NABA, in collaboration with OpenDot, the Fab Lab, research and open innovation hub, presented Future Fields - Urban farming for the Milan of Tomorrow, the online hackathon born to re-think the future of urban agriculture through speculative design, the method that aims at raising real questions onto the new directions we will take in the times to come. This initiative is part of the European project OpenAgri, of which the Municipality of Milan and the Chamber of Commerce of Milan MonzaBrianza Lodi are in charge.
Future Fields involved 35 students from NABA’s six didactic Areas, working in teams to create projects that imagine plausible scenarios and urban agriculture systems for the Milan of 2025. The ideas, between design and fiction, have been collected in a report from the future, to stimulate the conversation and the reflections on their consequences in social, cultural, economic and technological fields.
Guido Tattoni, NABA Dean, Luca Poncellini, NABA Design and Applied Arts Department Head and Claudio Larcher, NABA Design Area Leader, took part to the workshop as mentors along with urban agriculture experts such as Felipe Hernandez (Hexagro), Henry Gordon-Smith (Agritecture), Alessandro Arioli and Patrizia Guglielmotto (Aquaponix), and Andrea Patrucco (Municipality of Milan).
The project, introduced by a schedule of contents and activities, developed in a whole week of digital work, with the support of mentors and OpenDot’s tutors, to be completed by the live streaming presentation of the projects, awarding the best proposals by NABA students, on OpenAgri’s and OpenDot’s social media.

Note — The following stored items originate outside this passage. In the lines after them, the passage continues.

This is an optimization exercise on Yosys and OpenROAD, whose aim is small area and a short achievable clock period, not a production implementation.
Function was checked by simulation only, so behaviour that the tests miss may differ from the original.
Power is estimated from default activity; no workload was simulated.

File: design/flow/constraint.sdc
create_clock -name core_clock -period 8.0 [get_ports {clk}]
set_input_delay 1.6000 -clock core_clock [delete_from_list [all_inputs] [get_ports {clk}]]
set_output_delay 1.6000 -clock core_clock [all_outputs]
set_load 0.01 [all_outputs]
File: design/flow/design.v
module fp_add64 (
    input  wire        clk,
    input  wire        rst,
    input  wire        in_valid,
    input  wire [63:0] a,
    input  wire [63:0] b,
    input  wire        sub,       
    input  wire [2:0]  rm,        
    output reg         out_valid,
    output reg  [63:0] result,
    output reg  [4:0]  flags      
);
    localparam [2:0] RNE = 3'b001;
    localparam [2:0] RUP = 3'b011;
    localparam [2:0] RDN = 3'b100;
    localparam [2:0] RNA = 3'b101;
    wire        sa   = a[63];
    wire        sb   = b[63] ^ sub;
    wire [10:0] ea   = a[62:52];
    wire [10:0] eb   = b[62:52];
    wire [51:0] fa   = a[51:0];
    wire [51:0] fb   = b[51:0];
    wire ea_z   = (ea == 11'd0);
    wire eb_z   = (eb == 11'd0);
    wire ea_m   = (ea == 11'h7FF);
    wire eb_m   = (eb == 11'h7FF);
    wire fa_z   = (fa == 52'd0);
    wire fb_z   = (fb == 52'd0);
    wire a_nan  = ea_m & ~fa_z;
    wire b_nan  = eb_m & ~fb_z;
    wire a_inf  = ea_m & fa_z;
    wire b_inf  = eb_m & fb_z;
    wire esub   = sa ^ sb;
    wire sp_nan = a_nan | b_nan | (a_inf & b_inf & esub);
    wire sp_inf = ~sp_nan & (a_inf | b_inf);
    wire sp_iv  = (a_nan & ~fa[51]) | (b_nan & ~fb[51]) |
                  (~a_nan & ~b_nan & a_inf & b_inf & esub);
    wire        x1   = ea_z ^ eb_z;
    wire [11:0] d_ab, d_ba;
    pfx_add_lc #(.N(11)) u_dab (.a(ea), .b(~eb), .ci(~x1), .s(d_ab[10:0]));
    pfx_add_lc #(.N(11)) u_dba (.a(eb), .b(~ea), .ci(~x1), .s(d_ba[10:0]));
    assign d_ab[11] = 1'b0;
    assign d_ba[11] = 1'b0;
    wire        e_lt = (ea < eb);
    wire        e_eq = (ea == eb);
    wire [10:0] ediff = e_lt ? d_ba[10:0] : d_ab[10:0];
    wire [5:0]  dsh   = (ediff[10:6] != 5'd0) ? 6'd63 : ediff[5:0];
    wire        f_lt  = (fa < fb);
    wire        a_eq  = (a[62:0] == b[62:0]);
    wire        b_big = e_lt | (e_eq & f_lt);
    wire zres  = a_eq & (esub | (ea_z & fa_z));
    wire sl    = b_big ? sb : sa;
    wire sgn   = zres ? (esub ? (rm == RDN) : sa) : sl;
    wire [2:0] rmc = {(rm == RNE) | (rm == RNA), (rm == RNA) | (rm == RUP), rm == RDN};
    reg         v1;
    reg         spn1, spi1, spv1;
    reg  [2:0]  rmc1;
    reg         sg1;
    reg         invl1, invs1;    
    reg  [10:0] el1;
    reg  [52:0] ml1;
    reg  [52:0] ms1;
    reg  [5:0]  dsh1;
    always @(posedge clk) begin
        if (rst) v1 <= 1'b0;
        else     v1 <= in_valid;
        spn1  <= sp_nan;
        spi1  <= sp_inf;
        spv1  <= sp_iv;
        rmc1  <= rmc;
        sg1   <= sgn;
        invl1 <= esub & e_eq & f_lt;
        invs1 <= esub & ~(e_eq & f_lt);
        el1   <= zres ? 11'd1 : e_lt ? {eb[10:1], eb[0] | eb_z} : {ea[10:1], ea[0] | ea_z};
        ml1   <= e_lt ? {~eb_z, fb} : {~ea_z, fa};
        ms1   <= e_lt ? {~ea_z, fa} : {~eb_z, fb};
        dsh1  <= dsh;
    end
    wire [55:0] s_sh  = {ms1, 3'b000} >> dsh1;
    reg  [52:0] lost;
    integer j;
    always @* begin
        for (j = 0; j < 53; j = j + 1)
            lost[j] = (j + 3 < dsh1);
    end
    wire        s_stk = |(ms1 & lost);
    wire [56:0] opl   = {1'b0, ml1, 3'b000} ^ {57{invl1}};
    wire [56:0] ops   = {1'b0, s_sh[55:1], s_sh[0] | s_stk} ^ {57{invs1}};
    wire [56:0] sum2;
    wire [1:0]  rmd1 = {rmc1[2], rmc1[2] ? rmc1[1] : (rmc1[1] & ~sg1) | (rmc1[0] & sg1)};
    pfx_add #(.N(57)) u_add (.a(opl), .b(ops), .ci(invl1 | invs1), .s(sum2));
    reg         v2;
    reg         spn2, spi2, spv2;
    reg  [1:0]  rmd2;
    reg         sg2;
    reg  [10:0] el2;
    reg  [56:0] sum_r2;
    always @(posedge clk) begin
        if (rst) v2 <= 1'b0;
        else     v2 <= v1;
        spn2   <= spn1;
        spi2   <= spi1;
        spv2   <= spv1;
        rmd2   <= rmd1;
        sg2    <= sg1;
        el2    <= el1;
        sum_r2 <= sum2;
    end
    reg  [56:0] mark3;
    integer k;
    always @* begin
        for (k = 0; k < 57; k = k + 1)
            mark3[k] = ({1'b0, el2} == 12'd56 - k);
    end
    wire [5:0]  lz3;
    lzc64 u_lzc (.x({sum_r2 | mark3, 7'h7F}), .z(lz3));
    wire [56:0] shl3  = sum_r2 << lz3;
    wire [11:0] em3   = {1'b0, el2} - {6'd0, lz3};
    reg         v3;
    reg         spn3, spi3, spv3;
    reg  [1:0]  rmd3;
    reg         sg3;
    reg  [11:0] em_r3;
    reg  [54:0] nrm_r3;      
    always @(posedge clk) begin
        if (rst) v3 <= 1'b0;
        else     v3 <= v2;
        spn3   <= spn2;
        spi3   <= spi2;
        spv3   <= spv2;
        rmd3   <= rmd2;
        sg3    <= sg2;
        em_r3  <= em3;
        nrm_r3 <= {shl3[56:3], |shl3[2:0]};
    end
    wire        h4   = nrm_r3[54];
    wire [51:0] fr4  = nrm_r3[53:2];
    wire        g4   = nrm_r3[1];
    wire        st4  = nrm_r3[0];
    wire        inx4 = g4 | st4;
    wire        up4  = rmd3[1] ? (g4 & (st4 | fr4[0] | rmd3[0])) : (rmd3[0] & inx4);
    reg  [51:0] pa4;             
    integer l4, i4;
    always @* begin
        pa4 = fr4;
        for (l4 = 1; l4 < 52; l4 = l4 * 2)
            for (i4 = 0; i4 < 52; i4 = i4 + 1)
                if ((i4 / l4) % 2 == 1)
                    pa4[i4] = pa4[i4] & pa4[(i4 / l4) * l4 - 1];
    end
    wire [51:0] frr4 = fr4 ^ ({pa4[50:0], 1'b1} & {52{up4}});
    wire        c4   = up4 & pa4[51];
    wire [11:0] ex04 = em_r3 + {11'd0, h4};
    wire [11:0] ex14 = em_r3 + {10'd0, h4, ~h4};
    wire        ov04 = ex04[11] | (ex04[10:0] == 11'h7FF);
    wire        ov14 = ex14[11] | (ex14[10:0] == 11'h7FF);
    wire [10:0] ex4  = c4 ? ex14[10:0] : ex04[10:0];
    wire        ovf4 = c4 ? ov14 : ov04;
    wire        ovf_inf4 = rmd3[1] | rmd3[0];
    reg  [63:0] res4;
    reg  [4:0]  fl4;
    always @* begin
        fl4 = 5'd0;
        if (spn3) begin
            res4   = 64'h7FF8_0000_0000_0000;
            fl4[0] = spv3;
        end else if (spi3) begin
            res4   = {sg3, 11'h7FF, 52'd0};
        end else if (ovf4) begin
            res4   = ovf_inf4 ? {sg3, 11'h7FF, 52'd0} : {sg3, 11'h7FE, {52{1'b1}}};
            fl4[2] = 1'b1;
            fl4[4] = 1'b1;
        end else begin
            res4   = {sg3, ex4, frr4};
            fl4[4] = inx4;
        end
    end
    always @(posedge clk) begin
        if (rst) out_valid <= 1'b0;
        else     out_valid <= v3;
        result <= res4;
        flags  <= fl4;
    end
endmodule
module pfx_add #(parameter N = 57) (
    input  wire [N-1:0] a,
    input  wire [N-1:0] b,
    input  wire         ci,
    output wire [N-1:0] s
);
    reg [N:0] g, p;
    integer l, i;
    always @* begin
        g = {a & b, ci};
        p = {a ^ b, 1'b0};
        for (l = 1; l <= N; l = l * 2)
            for (i = 0; i <= N; i = i + 1)
                if ((i / l) % 2 == 1) begin
                    g[i] = g[i] | (p[i] & g[(i / l) * l - 1]);
                    p[i] = p[i] & p[(i / l) * l - 1];
                end
    end
    assign s = (a ^ b) ^ g[N-1:0];
endmodule
module pfx_add_lc #(parameter N = 11) (
    input  wire [N-1:0] a,
    input  wire [N-1:0] b,
    input  wire         ci,
    output wire [N-1:0] s
);
    reg [N-1:0] g, p;
    integer l, i;
    always @* begin
        g = a & b;
        p = a ^ b;
        for (l = 1; l < N; l = l * 2)
            for (i = 0; i < N; i = i + 1)
                if ((i / l) % 2 == 1) begin
                    g[i] = g[i] | (p[i] & g[(i / l) * l - 1]);
                    p[i] = p[i] & p[(i / l) * l - 1];
                end
    end
    wire [N-1:0] c = {g[N-2:0] | (p[N-2:0] & {(N-1){ci}}), ci};
    assign s = (a ^ b) ^ c;
endmodule
module lzc64 (
    input  wire [63:0] x,
    output wire [5:0]  z
);
    wire [1:0]  c4 [0:15];
    wire [15:0] v4;
    genvar n;
    generate
        for (n = 0; n < 16; n = n + 1) begin : nib
            wire [3:0] q = x[4*n+3:4*n];
            assign v4[n] = |q;
            assign c4[n] = q[3] ? 2'd0 : q[2] ? 2'd1 : q[1] ? 2'd2 : 2'd3;
        end
    endgenerate
    wire [2:0] c8  [0:7];
    wire [7:0] v8;
    generate
        for (n = 0; n < 8; n = n + 1) begin : oct
            assign v8[n] = v4[2*n+1] | v4[2*n];
            assign c8[n] = v4[2*n+1] ? {1'b0, c4[2*n+1]} : {1'b1, c4[2*n]};
        end
    endgenerate
    wire [3:0] c16 [0:3];
    wire [3:0] v16;
    generate
        for (n = 0; n < 4; n = n + 1) begin : hex
            assign v16[n] = v8[2*n+1] | v8[2*n];
            assign c16[n] = v8[2*n+1] ? {1'b0, c8[2*n+1]} : {1'b1, c8[2*n]};
        end
    endgenerate
    wire [4:0] c32 [0:1];
    wire [1:0] v32;
    generate
        for (n = 0; n < 2; n = n + 1) begin : h32
            assign v32[n] = v16[2*n+1] | v16[2*n];
            assign c32[n] = v16[2*n+1] ? {1'b0, c16[2*n+1]} : {1'b1, c16[2*n]};
        end
    endgenerate
    assign z = v32[1] ? {1'b0, c32[1]} : {1'b1, c32[0]};
endmodule
File: design/flow/config.mk
export PLATFORM = sky130hd
export DESIGN_NAME = fp_add64
export DESIGN_NICKNAME = fp_add64
export VERILOG_FILES = /design/flow/design.v
export SDC_FILE = /design/flow/constraint.sdc
export NUM_CORES = 4
export LEC_CHECK = 0
export CAP_MARGIN = 20
export CORE_MARGIN = 2
export CORE_UTILIZATION = 40
export SETUP_SLACK_MARGIN = 1.5
export SLEW_MARGIN = 20
File: design/flow/run.sh
#!/bin/bash
# synth_recipe.tcl (not shown) runs the flow's synth.tcl, then flattens the netlist and writes it again
# the make line also repeats each setting of config.mk as NAME=value (left out here)
make -C /OpenROAD-flow-scripts/flow DESIGN_CONFIG=/design/flow/config.mk WORK_HOME=/design/flow/orfs CLKGATE_MAP_FILE= SYNTH_SCRIPT=/design/flow/synth_recipe.tcl finish
==> summary.txt, run 1 <==
top_reg_cell synth - dfxtp_1
Async SR Flop Fraction - 0%
Slew headroom - 32.1%
Simple-Gate Fraction of Synth Area - 17.4%
GR Overflow Total - 0
Root Buffer - clkbuf_16
Filler cells - 6167
fin crit share - 76.6%
via count - 23800
TritonRoute pass-1 iters - 6
Synth Cell Area - 25300 sq um
clock insertion delay at the later pin of the skew report - 0.58 ns
Critical Path Fanout Max - 61
fin. max-slew vios - 0
area growth from synthesis to layout - 16.2%
Slowest-stage cell, CP - fa_1
vias per cell - 5.85
Fmax - 163 MHz
core box area - 62700 sq um
Post-synth EDFFs - 0
vias in the first global route - 23200
share of the synthesized area in the top cell type - 27.7%
post-synth top area cell - dfxtp_1
worst path required time - 8.47 ns
CTS sink count - 350
initial antenna violation count - 2
Final Core Density - 46.8%
Detail Route Antenna Nets - 0
synth top area cells - dfxtp_1, mux2i_1, ha_1, nand2_1, xnor2_1
min-delay worst type - flip-flop to flip-flop
Hold Fails Final Rpt - 0
Reg clk slew, reported paths - 0.06 ns
die area - 65200 sq um
WHS - 0.324 ns
Worst-Margin Slew - 1.01 ns
Total Wirelength - 90500 um
Avg Cell Area, Syn - 8.21 sq um
number of top-level pins - 205
largest net degree at the start of global routing - 187
Worst Setup Start Kind - flip-flop
final net count - 3469
Yosys Warn Count - 4
average wire per standard cell - 22.3 um
Global Route Usage Sum - 26.6%
first-pass GRT wire length - 137000 um
CP max stage delay - 0.45 ns
Syn Inst Count - 3081
top-count cell post-synth - dfxtp_1
Die Width - 255 um
layout cells sized above 1 - 8.53%
setup TNS - 0 ns
Pwr Density - 325 nW/um^2
Num CTS Buffers - 40
max_cap viols - 0
CP Data Arrival Time - 6.60 ns
Die Height - 255 um
fraction of the mapped netlist area in adder cells - 7.97%
Synth Area in Compound Gates - 19.6%
CP bufs+invs - 3
VDD IR max - 269 uV
clk_skew - 0.0377 ns
Final HPWL DP - 72200 um
H-tree Lvls - 2
RSZ-0062 raised after global routing - false
Yosys cell types - 96
Initial Utilization - 40.3%
worst slack, placed - 1.69 ns
DRC Markers - 0
xor/xnor share of the synthesized area - 8.14%
PortBufs - 202
P_leak - 12.0 nW
final setup margin - 1.87 ns
cell row count - 92
Final Setup Violations - 0
crit path time final - 6.13 ns
Initial DRC Count - 1696
Final GP Congestion - 0.972
CP delay by family, top - compound AO/OA/AOI/OAI gates
Max Buffers Root-to-Sink - 3
#FFs+latches synth - 350
largest family of logic cells by synthesized area - compound AO/OA/AOI/OAI gates
Crit Path Class - flip-flop to flip-flop
Seq/Total Area, Yosys - 27.7%
CTS tree - yes
Synth top cells by count - dfxtp_1, nand2_1, nor2_1, mux2i_1, o21ai_0
CP endpoint kind - flip-flop
status - finished clean
mux share of post-synthesis cell area - 14.0%
placed cells by master, fill, tap and decap left out, types with 22 or more instances in the layout:
cell type	instances
and2_1	24
o21ai_0	195
a21oi_1	189
a211oi_1	29
nor2b_1	39
inv_1	128
nand2_1	290
clkbuf_16	40
nor2_1	251
nor4_1	61
buf_4	41
nand3_1	61
nor3_1	63
mux2i_1	199
mux2_2	91
xor2_1	114
o22ai_1	34
ha_1	141
o21a_1	22
xnor2_1	121
a21o_1	57
nand4_1	49
dfxtp_1	345
clkdlybuf4s50_1	202
o211ai_1	22
timing repair:
item / CTS / global route
buffers inserted: 0 / 1
gates resized for setup: 0 / 8
hold buffers: 0 / 0
setup endpoints to repair: 0 / 17
worst reg2reg max path, cell delays in order, from the launching register on:
cell and delay, ns:
dfxtp_2 0.32, buf_4 0.31, inv_1 0.41, nand2_1 0.20
or3_1 0.38, a21oi_1 0.31, a31oi_1 0.15, o22ai_1 0.15
nand3_1 0.15, nor3_1 0.17, nand2_1 0.10, a211oi_2 0.36
xnor2_1 0.14, fa_1 0.45, nor2b_1 0.13, o21a_1 0.13
o21ai_0 0.13, a21bo_2 0.23, a21o_1 0.25, a211oi_1 0.28
buf_4 0.19, o2111ai_1 0.14, a21boi_2 0.32, a21oi_1 0.15
a21boi_0 0.27, xor2_1 0.19
metal layers:
metal	share of wire, %	up-vias	track usage [%]
met2	48	986	46.4
li1	-	11300	-
met3	5.5	246	3.14
met5	0	-	0
met1	40	11200	31.6
met4	6.1	0	15.0
worst paths after layout:
kind	startpoint	end	slack (ns)	cells past startpoint
max	dsh1[4]$_SDFF_PP1_	sum_r2[55]$_DFF_P_	1.87	25
min	el1[8]$_SDFF_PP0_	el2[8]$_DFF_P_	0.32	0
max reg2reg	dsh1[4]$_SDFF_PP1_	sum_r2[55]$_DFF_P_	1.87	25
min reg2reg	el1[8]$_SDFF_PP0_	el2[8]$_DFF_P_	0.32	0
sequential cells by signal, indices dropped and copies added (netlist names), 2 cells and up:
register,cells
ml1,53
dsh1,6
sum_r2,57
el1,11
rmc1,3
nrm_r3,55
em_r3,12
ms1,53
flags,3
rmd3,2
el2,11
rmd2,2
result,64
cells by family after synthesis:
kind of cell | after synthesis
simple gates | 928
flops | 350
mux | 317
buf+inv | 325
other cells | 1
xor+xnor | 235
compound gates | 769
fa+ha+maj | 156
report_power, final:
group	switching (mW)	total (mW)	leakage [nW]	internal (mW)
clock	0.764	1.84	0.660	1.08
combinational	2.73	4.73	8.40	2.00
sequential	0.622	2.97	2.94	2.35
area by class of cell:
cell class	count	area, sq um	share of cell area (%)
multi-input combinational	2407	17000	58.0
sequential	350	7020	23.9
timing repair buffer	245	2370	8.07
clock buffer	55	1140	3.87
tap	846	1060	3.60
inverter	138	524	1.78
clock inverter	17	218	0.741
timing repair inverter	1	7.51	0.0256
antenna	3	7.51	0.0256
metrics by stage:
step	power (mW)	cell area (sq um)	cells
6_report	9.54	29400	4062
5_1_grt	10.1	29400	4061
3_5_place_dp	7.65	28000	3985
4_1_cts	9.53	29300	4057
2_1_floorplan	5.91	25300	3082
3_3_place_gp	7.60	27900	3985
==> run 2, diff against run 1 <==
--- a/design/flow/config.mk
+++ b/design/flow/config.mk
@@ -8,5 +8,5 @@
 export CAP_MARGIN = 20
 export CORE_MARGIN = 2
 export CORE_UTILIZATION = 40
-export SETUP_SLACK_MARGIN = 1.5
+export SETUP_SLACK_MARGIN = 2.5
 export SLEW_MARGIN = 20
==> run 2 against run 1 <==
Final cell count grew 0.74%. Global-route usage increased by 0.59 points. First-iteration DRC count grew 8.7%. Final area grew 1.7%. Sequential share of layout area fell by 0.40 points. Critical path depth decreased by 2. Via count is 1.1% higher. Largest power group unchanged.
==> summary.txt, run 2 <==
Final HPWL DP - 72200 um (unchanged)
Syn Inst Count - 3081 (unchanged)
largest net degree at the start of global routing - 94 (was 187)
number of top-level pins - 205 (unchanged)
synth top area cells - dfxtp_1, mux2i_1, ha_1, nand2_1, xnor2_1 (unchanged)
RSZ-0062 raised after global routing - false (unchanged)
Critical Path Fanout Max - 8 (was 61)
max_cap viols - 0 (unchanged)
Inst Count DP - 3985 (unchanged)
cell row count - 92 (unchanged)
Largest Register - result (unchanged)
final design area excluding fillers - 29900 sq um (was 29400 sq um)
CP endpoint kind - flip-flop (unchanged)
CP delay by family, top - compound AO/OA/AOI/OAI gates (unchanged)
Die Height - 255 um (unchanged)
CP Launch Point - dsh1[1]$_SDFF_PP1_ (was dsh1[4]$_SDFF_PP1_)
VDD IR max - 267 uV (was 269 uV)
Synth Cell Area - 25300 sq um (unchanged)
fin. max-slew vios - 0 (unchanged)
PortBufs - 202 (unchanged)
vias in the first global route - 23500 (was 23200)
status - finished clean (unchanged)
worst slack, placed - 1.69 ns (unchanged)
Worst Setup Start Kind - flip-flop (unchanged)
Hold Fails Final Rpt - 0 (unchanged)
post-synth top area cell - dfxtp_1 (unchanged)
average wire per standard cell - 22.6 um (was 22.3 um)
CP max stage delay - 0.47 ns (was 0.45 ns)
vias per cell - 5.87 (was 5.85)
Crit Path Class - flip-flop to flip-flop (unchanged)
top-count cell post-synth - dfxtp_1 (unchanged)
Num CTS Buffers - 40 (unchanged)
Post-synth EDFFs - 0 (unchanged)
clock insertion delay at the later pin of the skew report - 0.58 ns (about the same)
final net count - 3500 (was 3469)
min-delay worst type - flip-flop to flip-flop (unchanged)
Yosys cell types - 96 (unchanged)
Storage cell area - 7020 sq um (about the same)
Root Buffer - clkbuf_16 (unchanged)
Multi-input gate area - 17100 sq um (was 17000 sq um)
first-pass GRT wire length - 140000 um (was 137000 um)
die area - 65200 sq um (unchanged)
Final Setup Violations - 0 (unchanged)
Fmax - 188 MHz (was 163 MHz)
commonest non-fill, non-tap cells in the layout - dfxtp_1, nand2_1, nor2_1 (unchanged)
Async SR Flop Fraction - 0% (unchanged)
Reg clk slew, reported paths - 0.06 ns (about the same)
Final Core Density - 47.6% (was 46.8%)
TritonRoute pass-1 iters - 6 (unchanged)
critical-path cell list - buf_4 -> mux2_2 -> a21oi_2 -> mux2_2 -> nor2_1 -> a21oi_2 -> nand2_1 -> a211oi_4 -> xnor2_1 -> fa_2 -> nor2b_1 -> o21a_1 -> o21ai_1 -> a21bo_2 -> a21o_2 -> a211oi_2 -> buf_4 -> o2111ai_1 -> a21boi_2 -> buf_4 -> o21a_1 -> nor2_1 -> xnor2_1
P_leak - 12.2 nW (was 12.0 nW)
# hold bufs at CTS - 0 (unchanged)
Pwr Density - 321 nW/um^2 (was 325 nW/um^2)
Max Buffers Root-to-Sink - 3 (unchanged)
max FFs per register - 64 (unchanged)
FF-to-FF Start - dsh1[1]$_SDFF_PP1_ (was dsh1[4]$_SDFF_PP1_)
Filler cells - 6109 (was 6167)
clk_skew - 0.0371 ns (was 0.0377 ns)
Detail Route Antenna Nets - 0 (unchanged)
Final GP Congestion - 0.972 (unchanged)
Global Route Usage Sum - 27.2% (was 26.6%)
min-delay src - el1[8]$_SDFF_PP0_ (unchanged)
H-tree Lvls - 2 (unchanged)
Seq/Total Area, Yosys - 27.7% (unchanged)
Layout Cells excl Fill - 4092 (was 4062)
setup TNS - 0 ns (unchanged)
core box area - 62700 sq um (unchanged)
Slew headroom - 35.7% (was 32.1%)
CP bufs+invs - 3 (unchanged)
Initial Utilization - 40.3% (unchanged)
final setup margin - 2.69 ns (was 1.87 ns)
initial antenna violation count - 2 (unchanged)
via count - 24000 (was 23800)
crit path time final - 5.31 ns (was 6.13 ns)
top_reg_cell synth - dfxtp_1 (unchanged)
DRC Markers - 0 (unchanged)
most frequent CP cell - buf_4
Slowest-stage cell, CP - dfxtp_4 (was fa_1)
area growth from synthesis to layout - 18.2% (was 16.2%)
#FFs+latches synth - 350 (unchanged)
most common cell after layout, fill and taps aside - dfxtp_1 (unchanged)
Yosys Warn Count - 4 (unchanged)
CTS sink count - 350 (unchanged)
share of the synthesized area in the top cell type - 27.7% (unchanged)
CTS tree - yes (unchanged)
Avg Cell Area, Syn - 8.21 sq um (unchanged)
layout cells sized above 1 - 10.2% (was 8.53%)
worst path required time - 8.43 ns (was 8.47 ns)
GR Overflow Total - 0 (unchanged)
placed inst area - 28000 sq um (unchanged)
Worst-Margin Slew - 0.958 ns (was 1.01 ns)
Synth top cells by count - dfxtp_1, nand2_1, nor2_1, mux2i_1, o21ai_0 (unchanged)
largest registers - result: 64 flops, sum_r2: 57 flops, nrm_r3: 55 flops (unchanged)
Die Width - 255 um (unchanged)
CP Data Arrival Time - 5.74 ns (was 6.60 ns)
Initial DRC Count - 1844 (was 1696)
fin crit share - 66.4% (was 76.6%)
Total Wirelength - 92500 um (was 90500 um)
[run 2: kinds of logic after synthesis]
group	synth area share (%)
flip-flops	27.7
other	0.0148
AO/OA/AOI/OAI	19.6
AND/OR/NAND/NOR	17.4
XOR/XNOR	8.14
multiplexers	14.0
buffers and inverters	5.21
adder cells (fa/ha/maj)	7.97
[run 2: worst paths after layout]
path	depth (start not counted)	slack [ns]	to
worst min-delay path	0	0.32	el2[8]$_DFF_P_
worst max register to register	23	2.69	sum_r2[49]$_DFF_P_
worst max-delay path	23	2.69	sum_r2[49]$_DFF_P_
worst min register to register	0	0.32	el2[8]$_DFF_P_
[run 2: worst register-to-register path: cells and delay by family, from the launching register on]
family	cells	cell delay [ns]
adder cells (fa/ha/maj)	1	0.40
AND/OR/NAND/NOR	4	0.38
AO/OA/AOI/OAI	11	2.38
multiplexers	2	0.67
XOR/XNOR	2	0.25
buffers and inverters	3	0.60
flip-flops	1	0.47
[run 2: metal layers]
layer | vias to the layer above | share of wire (%) | track usage (%)
met2 | 994 | 48 | 47.4
met5 | - | 0 | 0
met1 | 11400 | 40 | 32.3
met4 | 0 | 6.6 | 16.0
met3 | 265 | 5.2 | 2.91
li1 | 11400 | - | -
[run 2: through the flow]
| stage | hold slack, ns | power (mW) |
|---|---|---|
| 3_3_place_gp | 0.312 | 7.60 |
| 5_1_grt | 0.325 | 10.2 |
| 6_report | 0.324 | 9.60 |
| 3_5_place_dp | 0.312 | 7.65 |
| 2_1_floorplan | 0.310 | 5.91 |
| 4_1_cts | 0.323 | 9.56 |
[run 2: power by group]
group / switching [mW] / internal [mW]
Combinational: 2.75 / 2.03
Clock: 0.766 / 1.08
Sequential: 0.623 / 2.35
[run 2: cell type report]
cell class / instances / share of cell area, %
multi-input combinational: 2407 / 57.3
sequential: 350 / 23.5
timing repair buffer: 275 / 9.22
clock buffer: 55 / 3.81
tap: 846 / 3.54
inverter: 138 / 1.81
clock inverter: 17 / 0.729
timing repair inverter: 2 / 0.0419
antenna: 2 / 0.0167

Congratulations to the students Letizia Bultrini and Ilaria Sacchi of the MA in Visual Design and Integrated Marketing Communication, Elena Cusini and Andreea Popescu of the MA in Design and Leonardo Bosatra of the BA in Media Design and Multimedia Arts who won the first prize with their project “Piantala”; and congratulations to the students Elena Zecchin of the BA in Graphic Design and Art Direction, and to Elena Ferrando and Miriana Leuci of the MA in Product and Service Design that won a webinar package offered by the Chamber of Commerce with their project “Hedera”.